> Problem description
Reproduce, exactly and in full, only the lines below from the one containing "worst max-delay path,u_core.acc[11],1.87,5" through the one containing "Combinational: 0.0689 / 0.0333".

> Dataset entries
☆ ☆ ☆ ☆ ☆ ☆ ☆
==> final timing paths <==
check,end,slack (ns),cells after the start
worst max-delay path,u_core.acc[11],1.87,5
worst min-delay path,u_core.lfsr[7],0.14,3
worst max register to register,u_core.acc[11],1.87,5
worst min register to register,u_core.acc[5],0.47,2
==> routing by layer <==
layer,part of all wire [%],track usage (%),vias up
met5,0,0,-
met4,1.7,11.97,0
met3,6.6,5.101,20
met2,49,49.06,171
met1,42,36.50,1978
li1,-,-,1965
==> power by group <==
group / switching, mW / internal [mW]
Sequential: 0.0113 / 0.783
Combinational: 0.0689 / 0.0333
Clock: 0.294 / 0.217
$ cat src/rtl/packet_decode_pkg.sv
// Shared encodings for the packet stream decoder: FSM states, error causes and the
// default framing magic words.
package packet_decode_pkg;

  localparam logic [1:0] ST_IDLE    = 2'd0;
  localparam logic [1:0] ST_CMD     = 2'd1;
  localparam logic [1:0] ST_LEN     = 2'd2;
  localparam logic [1:0] ST_PAYLOAD = 2'd3;

  localparam logic [1:0] ERR_LEN     = 2'd1;
  localparam logic [1:0] ERR_OVF     = 2'd2;
  localparam logic [1:0] ERR_TIMEOUT = 2'd3;

  localparam logic [31:0] RESYNC_WORD_DEF = 32'h1EDC6F41;
  localparam logic [31:0] SOP_WORD_DEF    = 32'h741B8CD7;

endpackage

$ cat src/rtl/pkt_timeout_timer.sv
// Inactivity timer: counts enabled cycles since the last clear and pulses o_expired
// combinationally in the cycle the count reaches TIMEOUT_CYC. TIMEOUT_CYC=0 disables it.
module pkt_timeout_timer #(
  parameter int unsigned TIMEOUT_CYC = 1000000
) (
  input  logic i_clk,
  input  logic i_reset,
  input  logic i_clear,
  input  logic i_enable,
  output logic o_expired
);

  localparam int unsigned TW = (TIMEOUT_CYC > 0) ? $clog2(TIMEOUT_CYC + 1) : 1;

  generate
    if (TIMEOUT_CYC == 0) begin : g_off
      logic unused_inputs;
      assign unused_inputs = ^{i_clk, i_reset, i_clear, i_enable};
      assign o_expired     = 1'b0;
    end else begin : g_on
      localparam logic [TW-1:0] LAST = TW'(TIMEOUT_CYC - 1);
      logic [TW-1:0] count_q;

      always_ff @(posedge i_clk or posedge i_reset) begin
        if (i_reset) begin
          count_q <= '0;
        end else if (i_clear) begin
          count_q <= '0;
        end else if (i_enable) begin
          count_q <= count_q + TW'(1);
        end
      end

      // A clear in the expiry cycle (word arrival) suppresses the pulse.
      assign o_expired = i_enable && !i_clear && (count_q == LAST);
    end
  endgenerate

endmodule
☆ ☆ ☆ ☆ ☆ ☆ ☆
> Solved problem
worst max-delay path,u_core.acc[11],1.87,5
worst min-delay path,u_core.lfsr[7],0.14,3
worst max register to register,u_core.acc[11],1.87,5
worst min register to register,u_core.acc[5],0.47,2
==> routing by layer <==
layer,part of all wire [%],track usage (%),vias up
met5,0,0,-
met4,1.7,11.97,0
met3,6.6,5.101,20
met2,49,49.06,171
met1,42,36.50,1978
li1,-,-,1965
==> power by group <==
group / switching, mW / internal [mW]
Sequential: 0.0113 / 0.783
Combinational: 0.0689 / 0.0333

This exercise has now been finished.